London, September 5 (ANI): A septuagenarian man mistakenly declared dead eight years ago has been reunited with his family after his son spotted him by chance on a TV programme about missing people.
John Delaney, 71, went missing eight years ago, and due to spent the intervening years living in a care home using a different name because he could not remember his own due to amnesia caused by a head injury.
Staff at the care home, who called the old man David Harrison, have revealed that he retained a strong Irish accent from childhood and made regular references to "Tipperary" and "boxing".
Greater Manchester Police have apologised for an extraordinary series of errors that led to Delaney being declared dead, and an unidentified man being cremated in his place.
The badly-decomposed body that Delaney's son John Renehan cremated was wearing a pair of jeans and a green top similar to that of the missing man. It also had a number of healed fractures appearing to match the missing man's medical history.
However, no DNA tests were carried out and no dental records analysed.
Renehan was shocked when he spotted his father on a Crimewatch-style BBC programme known as Missing Live in April this year.
An engineer by profession, he has revealed that he saw the programme by chance because he was home during the day having worked night shifts.

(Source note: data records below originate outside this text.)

### config.mk
export PLATFORM = sky130hd
export DESIGN_NAME = prap_cell
export DESIGN_NICKNAME = d
export VERILOG_FILES = /design/src/design/prap_pkg.sv /design/src/design/prap_cell.sv
export SDC_FILE = /design/constraint.sdc
export NUM_CORES = 1
export LEC_CHECK = 0
export ABC_AREA = 1
export BUFFER_PORTS_ARGS = -buffer_cell sky130_fd_sc_hd__buf_2
export CORE_AREA = 2 2 207 209
export DETAILED_ROUTE_END_ITERATION = 10
export DIE_AREA = 0 0 209 211
export GPL_ROUTABILITY_DRIVEN = 0
export SKIP_LAST_GASP = 1
export SLEW_MARGIN = 40
export SYNTH_ARGS = -nofsm -noshare
export SYNTH_HDL_FRONTEND = slang
export SYNTH_SLANG_ARGS = --single-unit
### constraint.sdc
create_clock -name clk -period 1.2 [get_ports clk]
set_input_delay 0.06 -clock clk [delete_from_list [all_inputs] [get_ports clk]]
set_output_delay 0.06 -clock clk [all_outputs]
set_load 0.03 [all_outputs]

"As I was turning away I got a glimpse of who I thought was my father. I was sure straight away, I was stomping up and down ... for the rest of the day I could not get to sleep. I was in shock," the Telegraph quoted him as saying.
Renehan was among 50 people who claimed "Harrison" to be related to them.
He finally produced some photographs of his father before the police, which led to a DNA test that confirmed their relationship in July.
Renehan said: "My father is suffering from total amnesia still. I have been bringing him photographs and things are just starting to click I think."
As regards the body he cremated, Renehan said that he would often wake up at night wondering about him.
"I have got up, had a cup of tea and been thinking, 'Who was that person?' There is another family who are never going to know," he said.
A review of the case has been launched, and a separate inquiry will attempt to identify the man who was cremated. (ANI)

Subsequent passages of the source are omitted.